Designing sulfonated polyimide-based fuel cell polymer electrolyte membranes using machine learning approaches

Fuel cells are the efficient electrochemical energy conversion devices with wide-ranging applications. Polymer Electrolyte Membrane (PEM) is the primary component of a PEM fuel cell whose proton conductivity majorly determines the performance of the fuel cells. Due to the high cost and limited range of operating parameters, alternatives of perfluorinated ionomers based commercial PEMs are urgently required. Sulfonated polyimides (SPIs) based hydrocarbon PEMs, have exhibited better proton conductivity even at low hydration levels and high temperatures, making them possible candidates for replacing commercial PEMs. However, finding alternative SPI PEMs is a critical polymer discovery problem that requires enormous experimental efforts where Machine learning (ML) approaches can help to reduce such efforts. To this end, both supervised and unsupervised ML approaches are developed to predict the proton conductivity of SPIs. A hybrid dataset of 81 unique SPIs is generated that consists of collected chemical structure–properties data from reported literature and calculated quantitative structure–property and semi-empirical quantum chemical descriptors. Using simple and interpretable Decision Trees, rules that lead to a low or high class of proton conductivity labels with high accuracy are identified.
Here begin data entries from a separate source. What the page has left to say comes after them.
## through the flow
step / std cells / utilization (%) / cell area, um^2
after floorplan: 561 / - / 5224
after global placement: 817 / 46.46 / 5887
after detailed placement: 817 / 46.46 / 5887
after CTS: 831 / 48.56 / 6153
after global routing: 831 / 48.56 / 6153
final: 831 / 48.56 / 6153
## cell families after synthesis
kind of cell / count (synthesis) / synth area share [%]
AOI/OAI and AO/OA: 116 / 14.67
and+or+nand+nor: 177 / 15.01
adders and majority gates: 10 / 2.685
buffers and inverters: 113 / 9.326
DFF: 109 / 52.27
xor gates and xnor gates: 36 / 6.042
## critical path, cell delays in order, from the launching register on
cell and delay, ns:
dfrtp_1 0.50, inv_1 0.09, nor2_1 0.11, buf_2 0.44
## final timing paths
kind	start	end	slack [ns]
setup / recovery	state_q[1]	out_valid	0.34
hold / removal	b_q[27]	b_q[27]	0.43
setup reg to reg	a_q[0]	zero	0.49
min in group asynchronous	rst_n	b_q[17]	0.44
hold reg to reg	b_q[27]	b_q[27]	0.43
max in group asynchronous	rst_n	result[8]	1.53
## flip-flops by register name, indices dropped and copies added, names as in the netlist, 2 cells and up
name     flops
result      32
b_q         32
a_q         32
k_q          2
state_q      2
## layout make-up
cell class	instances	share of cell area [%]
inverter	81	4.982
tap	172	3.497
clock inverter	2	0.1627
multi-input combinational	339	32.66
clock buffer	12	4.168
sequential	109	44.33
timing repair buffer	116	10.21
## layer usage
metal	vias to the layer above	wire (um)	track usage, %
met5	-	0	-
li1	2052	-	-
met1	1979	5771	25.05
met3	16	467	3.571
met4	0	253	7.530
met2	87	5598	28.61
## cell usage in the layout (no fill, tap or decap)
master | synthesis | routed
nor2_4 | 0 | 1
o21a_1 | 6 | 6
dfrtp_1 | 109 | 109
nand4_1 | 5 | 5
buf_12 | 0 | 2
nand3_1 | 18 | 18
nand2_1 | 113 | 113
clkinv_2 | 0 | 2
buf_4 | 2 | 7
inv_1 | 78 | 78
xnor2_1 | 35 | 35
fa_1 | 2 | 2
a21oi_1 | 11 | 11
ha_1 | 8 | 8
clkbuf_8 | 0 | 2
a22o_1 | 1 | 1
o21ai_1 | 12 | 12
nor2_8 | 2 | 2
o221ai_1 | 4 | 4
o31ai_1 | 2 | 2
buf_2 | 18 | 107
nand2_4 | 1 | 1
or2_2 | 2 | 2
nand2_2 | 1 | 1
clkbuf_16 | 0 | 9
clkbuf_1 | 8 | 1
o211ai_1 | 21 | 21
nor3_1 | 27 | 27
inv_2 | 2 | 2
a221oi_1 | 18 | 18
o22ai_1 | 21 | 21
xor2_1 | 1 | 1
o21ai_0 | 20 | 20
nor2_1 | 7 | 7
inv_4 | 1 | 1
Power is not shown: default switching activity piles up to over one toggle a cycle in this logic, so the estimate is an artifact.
==> src/rtl/turn_scheduler.sv <==
// Tic-tac-toe sequencer: edge-detects the buttons, owns the cursor and the two
// occupancy vectors, runs the per-turn timer with auto-move, and detects win/draw.
module turn_scheduler
   import tictactoe_pkg::*;
#(
   parameter int TICKS_PER_SEC = 25000000,
   parameter int TURN_SECONDS  = 15
)(
   input  logic                  clk,
   input  logic                  botonRST,
   input  logic                  botonContCasilla,
   input  logic                  botonSelect,
   output logic [3:0]            cursor,
   output logic [CELL_COUNT-1:0] cells_p1,
   output logic [CELL_COUNT-1:0] cells_p2,
   output logic                  turn,
   output logic [3:0]            seconds_left,
   output logic                  juegoTerminado,
   output logic [1:0]            winner
);

   localparam int              TW        = (TICKS_PER_SEC > 1) ? $clog2(TICKS_PER_SEC) : 1;
   localparam logic [TW-1:0]   TICK_MAX  = TW'(TICKS_PER_SEC - 1);
   localparam logic [3:0]      SECS_INIT = 4'(TURN_SECONDS);

   state_t                  state;
   logic [TW-1:0]           tick_cnt;
   logic                    next_prev, next_armed, sel_prev, sel_armed;
   logic                    next_pulse, sel_pulse;
   logic [CELL_COUNT-1:0]   occupied, mover_vec, place_mask;
   logic                    sel_free, tick_wrap, expire, win, do_place;
   logic [3:0]              auto_cell, place_cell;

   // A button held through reset stays disarmed until it is seen released.
   assign next_pulse = botonContCasilla & ~next_prev & next_armed;
   assign sel_pulse  = botonSelect & ~sel_prev & sel_armed;

   assign occupied   = cells_p1 | cells_p2;
   assign sel_free   = ~occupied[cursor];
   assign tick_wrap  = (tick_cnt == TICK_MAX);
   assign expire     = tick_wrap && (seconds_left == 4'd1);
   assign auto_cell  = lowest_free(occupied);
   assign do_place   = (sel_pulse && sel_free) || expire;
   assign place_cell = (sel_pulse && sel_free) ? cursor : auto_cell;
   assign place_mask = cell_mask(place_cell);
   assign mover_vec  = turn ? cells_p2 : cells_p1;

   line_checker u_line_checker (
      .vec (mover_vec),
      .win (win)
   );

   always_ff @(posedge clk or negedge botonRST) begin
      if (!botonRST) begin
         next_prev  <= 1'b0;
         next_armed <= 1'b0;
         sel_prev   <= 1'b0;
         sel_armed  <= 1'b0;
      end else begin
         // NOTE: sequential state uses non-blocking assignments so every register samples pre-edge values.
         next_prev  <= botonContCasilla;
         next_armed <= next_armed | ~botonContCasilla;
         sel_prev   <= botonSelect;
         sel_armed  <= sel_armed | ~botonSelect;
      end
   end

   always_ff @(posedge clk or negedge botonRST) begin
      if (!botonRST) begin
         state          <= P1_TURN;
         cursor         <= 4'd0;
         cells_p1       <= '0;
         cells_p2       <= '0;
         turn           <= 1'b0;
         seconds_left   <= SECS_INIT;
         juegoTerminado <= 1'b0;
         winner         <= WINNER_NONE;
         tick_cnt       <= '0;
      end else begin
         case (state)
            P1_TURN, P2_TURN: begin
               if (do_place) begin
                  if (turn) cells_p2 <= cells_p2 | place_mask;
                  else      cells_p1 <= cells_p1 | place_mask;
                  cursor <= place_cell;
                  state  <= CHECK;
               end else begin
                  if (tick_wrap) begin
                     tick_cnt     <= '0;
                     seconds_left <= seconds_left - 4'd1;
                  end else begin
                     tick_cnt <= tick_cnt + TW'(1);
                  end
                  // Select outranks next even when the select itself is ignored.
                  if (next_pulse && !sel_pulse)
                     cursor <= (cursor == 4'd8) ? 4'd0 : cursor + 4'd1;
               end
            end
            CHECK: begin
               tick_cnt <= '0;
               if (win) begin
                  winner         <= turn ? WINNER_P2 : WINNER_P1;
                  juegoTerminado <= 1'b1;
                  state          <= GAME_OVER;
               end else if (occupied == FULL_BOARD) begin
                  winner         <= WINNER_DRAW;
                  juegoTerminado <= 1'b1;
                  state          <= GAME_OVER;
               end else begin
                  turn         <= ~turn;
                  seconds_left <= SECS_INIT;
                  state        <= turn ? P1_TURN : P2_TURN;
               end
            end
            GAME_OVER: begin
               if (sel_pulse) begin
                  cells_p1       <= '0;
                  cells_p2       <= '0;
                  cursor         <= 4'd0;
                  turn           <= 1'b0;
                  winner         <= WINNER_NONE;
                  juegoTerminado <= 1'b0;
                  seconds_left   <= SECS_INIT;
                  tick_cnt       <= '0;
                  state          <= P1_TURN;
               end
            end
            default: state <= P1_TURN;
         endcase
      end
   end

endmodule
--- config.mk ---
export PLATFORM = sky130hd
export DESIGN_NAME = sparc_ifu_thrreq
export DESIGN_NICKNAME = d
export VERILOG_FILES = /design/src/rtl/sparc_ifu_thrreq.sv
export SDC_FILE = /design/constraint.sdc
export NUM_CORES = 1
export LEC_CHECK = 0
export CAP_MARGIN = 5
export CORE_MARGIN = 4
export CORE_UTILIZATION = 50
export DETAILED_ROUTE_END_ITERATION = 8
export PLACE_DENSITY = 0.7
export SETUP_SLACK_MARGIN = 0.5
export SLEW_MARGIN = 20
export SYNTH_ARGS = -nofsm -noshare
export SYNTH_HDL_FRONTEND = slang
export SYNTH_SLANG_ARGS = --single-unit
--- constraint.sdc ---
create_clock -name clk -period 6.12 [get_ports clk]
set_input_delay 0.612 -clock clk [delete_from_list [all_inputs] [get_ports clk]]
set_output_delay 0.612 -clock clk [all_outputs]
set_load 0.03 [all_outputs]
## config.mk

```make
export PLATFORM = sky130hd
export DESIGN_NAME = mac4_dot_sequencer
export DESIGN_NICKNAME = d
export VERILOG_FILES = /design/src/rtl/mac4_dot_sequencer.sv
export SDC_FILE = /design/constraint.sdc
export NUM_CORES = 1
export LEC_CHECK = 0
export CAP_MARGIN = 20
export CORE_ASPECT_RATIO = 1.4
export CORE_MARGIN = 3
export CORE_UTILIZATION = 30
export CTS_CLUSTER_DIAMETER = 40
export DETAILED_ROUTE_END_ITERATION = 7
export SKIP_LAST_GASP = 1
export SLEW_MARGIN = 20
export SYNTH_ARGS = -nofsm -noshare
export SYNTH_HDL_FRONTEND = slang
export SYNTH_SLANG_ARGS = --single-unit
```

## constraint.sdc

```tcl
create_clock -name clock -period 5.2 [get_ports clock]
set_clock_uncertainty 0.1 [all_clocks]
set_input_delay 1.56 -clock clock [delete_from_list [all_inputs] [get_ports clock]]
set_output_delay 1.56 -clock clock [all_outputs]
set_load 0.05 [all_outputs]
```
==> config.mk <==
export PLATFORM = sky130hd
export DESIGN_NAME = floppy_seek_ctrl
export DESIGN_NICKNAME = d
export VERILOG_FILES = /design/src/rtl/floppy_pkg.sv /design/src/rtl/floppy_step_timer.sv /design/src/rtl/floppy_seek_ctrl.sv
export SDC_FILE = /design/constraint.sdc
export NUM_CORES = 1
export LEC_CHECK = 0
export BUFFER_PORTS_ARGS = -buffer_cell sky130_fd_sc_hd__buf_4
export CAP_MARGIN = 0
export CORE_ASPECT_RATIO = 0.7
export CORE_MARGIN = 5
export CORE_UTILIZATION = 30
export CTS_BUF_LIST = sky130_fd_sc_hd__clkbuf_4
export DETAILED_ROUTE_END_ITERATION = 8
export PLACE_DENSITY_LB_ADDON = 0.08
export SLEW_MARGIN = 20
export SYNTH_ARGS = -nofsm -noshare
export SYNTH_HDL_FRONTEND = slang
export SYNTH_SLANG_ARGS = --single-unit
==> constraint.sdc <==
create_clock -name i_clk -period 2.85 [get_ports i_clk]
set_clock_uncertainty 0.2 [all_clocks]
set_input_delay 0.1425 -clock i_clk [delete_from_list [all_inputs] [get_ports i_clk]]
set_output_delay 0.1425 -clock i_clk [all_outputs]
set_load 0.005 [all_outputs]
[config.mk]
export PLATFORM = sky130hd
export DESIGN_NAME = adex_neuron_array
export DESIGN_NICKNAME = d
export VERILOG_FILES = /design/src/rtl/adex_neuron_array.sv
export SDC_FILE = /design/constraint.sdc
export NUM_CORES = 1
export LEC_CHECK = 0
export BUFFER_PORTS_ARGS = -buffer_cell sky130_fd_sc_hd__buf_4
export CORE_ASPECT_RATIO = 0.7
export CORE_MARGIN = 1.5
export CORE_UTILIZATION = 30
export CTS_CLUSTER_SIZE = 28
export DETAILED_ROUTE_END_ITERATION = 10
export GPL_ROUTABILITY_DRIVEN = 1
export SKIP_LAST_GASP = 1
export SYNTH_ARGS = -nofsm -noshare
export SYNTH_HDL_FRONTEND = slang
export SYNTH_SLANG_ARGS = --single-unit
export TNS_END_PERCENT = 10
[constraint.sdc]
create_clock -name clk -period 19.2 [get_ports clk]
set_input_delay 0 -clock clk [delete_from_list [all_inputs] [get_ports clk]]
set_output_delay 0 -clock clk [all_outputs]
set_load 0.005 [all_outputs]
## src/rtl/ksa_pkg.sv

```systemverilog
// ksa_pkg: shared types and elaboration-time helpers for the pipelined
// Kogge-Stone adder.
//   ksa_pg_t     - one prefix node (propagate, generate)
//   ksa_levels   - number of prefix levels, clog2(width)
//   ksa_stages   - number of prefix pipeline registers, ceil(levels/pipe_every)
//   ksa_latency  - beat latency and capacity, stages + 2
package ksa_pkg;

  typedef struct packed {
    logic p;
    logic g;
  } ksa_pg_t;

  function automatic int ksa_levels(input int width);
    return $clog2(width);
  endfunction

  function automatic int ksa_stages(input int width, input int pipe_every);
    return (ksa_levels(width) + pipe_every - 1) / pipe_every;
  endfunction

  function automatic int ksa_latency(input int width, input int pipe_every);
    return ksa_stages(width, pipe_every) + 2;
  endfunction

endpackage

```

## src/rtl/ksa_prefix_stage.sv

```systemverilog
// ksa_prefix_stage: one combinational Kogge-Stone prefix level.
// Node n is combined with node n-DIST when that node exists, otherwise it
// passes through unchanged. Node 0 is the carry-in node, node i+1 is bit i.
//   pg_i  in   WIDTH+1 nodes entering this level
//   pg_o  out  WIDTH+1 nodes leaving this level
module ksa_prefix_stage
  import ksa_pkg::*;
#(
  parameter int WIDTH = 32,
  parameter int DIST  = 1
) (
  input  ksa_pg_t [WIDTH:0] pg_i,
  output ksa_pg_t [WIDTH:0] pg_o
);

  for (genvar n = 0; n <= WIDTH; n++) begin : g_node
    if (n >= DIST) begin : g_op
      assign pg_o[n].g = pg_i[n].g | (pg_i[n].p & pg_i[n-DIST].g);
      assign pg_o[n].p = pg_i[n].p & pg_i[n-DIST].p;
    end else begin : g_pass
      assign pg_o[n] = pg_i[n];
    end
  end

endmodule

```

## src/rtl/ksa_pipe_adder.sv

```systemverilog
// ksa_pipe_adder: pipelined Kogge-Stone adder with valid/ready on both sides.
// Register chain: stage 0 (bit p/g + carry-in node), prefix stages 1..S
// (PIPE_EVERY levels each, last one may hold fewer), output register.
// Latency and capacity are S+2 beats; empty stages always accept (bubble
// collapse) and a stalled output holds sum/cout/out_valid.
// Optional feature: define KSA_SUB_EN to add the sub port (a - b).
//   clk        in   clock, rising edge
//   rst        in   asynchronous active-high reset
//   in_valid   in   operand beat valid
//   in_ready   out  beat accepted this cycle (when in_valid)
//   a, b       in   operands, WIDTH bits
//   cin        in   carry-in (ignored when sub = 1)
//   sub        in   subtract select (KSA_SUB_EN only)
//   out_valid  out  result valid
//   out_ready  in   downstream accepts result
//   sum        out  result, WIDTH bits
//   cout       out  unsigned carry-out (1 = no borrow when subtracting)
module ksa_pipe_adder
  import ksa_pkg::*;
#(
  parameter int WIDTH      = 32,
  parameter int PIPE_EVERY = 1
) (
  input  logic             clk,
  input  logic             rst,
  input  logic             in_valid,
  output logic             in_ready,
  input  logic [WIDTH-1:0] a,
  input  logic [WIDTH-1:0] b,
  input  logic             cin,
`ifdef KSA_SUB_EN
  input  logic             sub,
`endif
  output logic             out_valid,
  input  logic             out_ready,
  output logic [WIDTH-1:0] sum,
  output logic             cout
);

  localparam int LEVELS = ksa_levels(WIDTH);
  localparam int S      = ksa_stages(WIDTH, PIPE_EVERY);

  // Index 0 is the carry-in node (-1), index i+1 is bit i.
  typedef ksa_pg_t [WIDTH:0] node_vec_t;

  logic [WIDTH-1:0] b_eff;
  logic             cin_eff;

`ifdef KSA_SUB_EN
  assign b_eff   = sub ? ~b : b;
  assign cin_eff = sub | cin;
`else
  assign b_eff   = b;
  assign cin_eff = cin;
`endif

  node_vec_t pg0_d;

  // NOTE: every field of pg0_d is written on each evaluation, so no latch.
  always_comb begin
    pg0_d[0].p = 1'b0;
    pg0_d[0].g = cin_eff;
    for (int i = 0; i < WIDTH; i++) begin
      pg0_d[i+1].p = a[i] ^ b_eff[i];
      pg0_d[i+1].g = a[i] & b_eff[i];
    end
  end

  node_vec_t        stg_pg_q [S+1];
  logic [WIDTH-1:0] stg_p_q  [S+1];
  logic [S:0]       stg_v_q;

  node_vec_t lvl_in  [1:LEVELS];
  node_vec_t lvl_out [1:LEVELS];
  node_vec_t grp_out [1:S];

  // The first level of each group starts from a stage register; the rest
  // chain combinationally from the previous level.
  for (genvar l = 1; l <= LEVELS; l++) begin : g_level
    if ((l - 1) % PIPE_EVERY == 0) begin : g_from_reg
      assign lvl_in[l] = stg_pg_q[(l-1)/PIPE_EVERY];
    end else begin : g_chain
      assign lvl_in[l] = lvl_out[l-1];
    end
    ksa_prefix_stage #(
      .WIDTH (WIDTH),
      .DIST  (1 << (l - 1))
    ) u_stage (
      .pg_i (lvl_in[l]),
      .pg_o (lvl_out[l])
    );
  end

  for (genvar j = 1; j <= S; j++) begin : g_group
    localparam int LAST = (j * PIPE_EVERY < LEVELS) ? j * PIPE_EVERY : LEVELS;
    assign grp_out[j] = lvl_out[LAST];
  end

  // Ready chain rdy[j] = !v[j] | rdy[j+1] unrolled: a stage may load when the
  // output drains or any stage from it downward has a hole.
  logic       rdy_out;
  logic [S:0] rdy;

  assign rdy_out = ~out_valid | out_ready;
  for (genvar j = 0; j <= S; j++) begin : g_rdy
    assign rdy[j] = rdy_out | ~(&stg_v_q[S:j]);
  end

  assign in_ready = rdy[0] & ~rst;

  // Output: C[i] is node i after the last level. With WIDTH+1 nodes but only
  // clog2(WIDTH) levels, the top node can stop one short of the carry-in
  // node, so cout folds it in explicitly (P is 0 whenever it did reach it).
  node_vec_t        fin;
  logic [WIDTH-1:0] sum_d;
  logic             cout_d;
  logic             unused_fin_p;

  assign fin = stg_pg_q[S];

  always_comb begin
    unused_fin_p = 1'b0;
    for (int i = 0; i < WIDTH; i++) begin
      sum_d[i]     = stg_p_q[S][i] ^ fin[i].g;
      unused_fin_p = unused_fin_p ^ fin[i].p;
    end
    cout_d = fin[WIDTH].g | (fin[WIDTH].p & fin[0].g);
  end

  // NOTE: pipeline data is reset too, so sum/cout read 0 during and after rst.
  always_ff @(posedge clk or posedge rst) begin
    if (rst) begin
      stg_v_q   <= '0;
      out_valid <= 1'b0;
      sum       <= '0;
      cout      <= 1'b0;
      for (int j = 0; j <= S; j++) begin
        stg_pg_q[j] <= '0;
        stg_p_q[j]  <= '0;
      end
    end else begin
      // NOTE: non-blocking assignments let every stage sample the pre-edge
      // value of its upstream neighbour, independent of statement order.
      if (rdy[0]) begin
        stg_v_q[0] <= in_valid;
        if (in_valid) begin
          stg_pg_q[0] <= pg0_d;
          stg_p_q[0]  <= a ^ b_eff;
        end
      end
      for (int j = 1; j <= S; j++) begin
        if (rdy[j]) begin
          stg_v_q[j] <= stg_v_q[j-1];
          if (stg_v_q[j-1]) begin
            stg_pg_q[j] <= grp_out[j];
            stg_p_q[j]  <= stg_p_q[j-1];
          end
        end
      end
      if (rdy_out) begin
        out_valid <= stg_v_q[S];
        if (stg_v_q[S]) begin
          sum  <= sum_d;
          cout <= cout_d;
        end
      end
    end
  end

endmodule
```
The trained decision tree model can accurately predict the proton conductivity class labels with a prediction accuracy of 88% and a kappa statistic of 0.77. The random forest regression (RFR) model, on the other hand, identified additional set of features that can predict proton conductivity with reasonable error. Thus, high information-gain features have been identified and their correlation with the proton conductivity class labels have been explored. These findings are key to designing novel SPI PEMs while correlating proton transport at the ionomer level with factors such as the morphology of the microstructure and inter-chain interactions.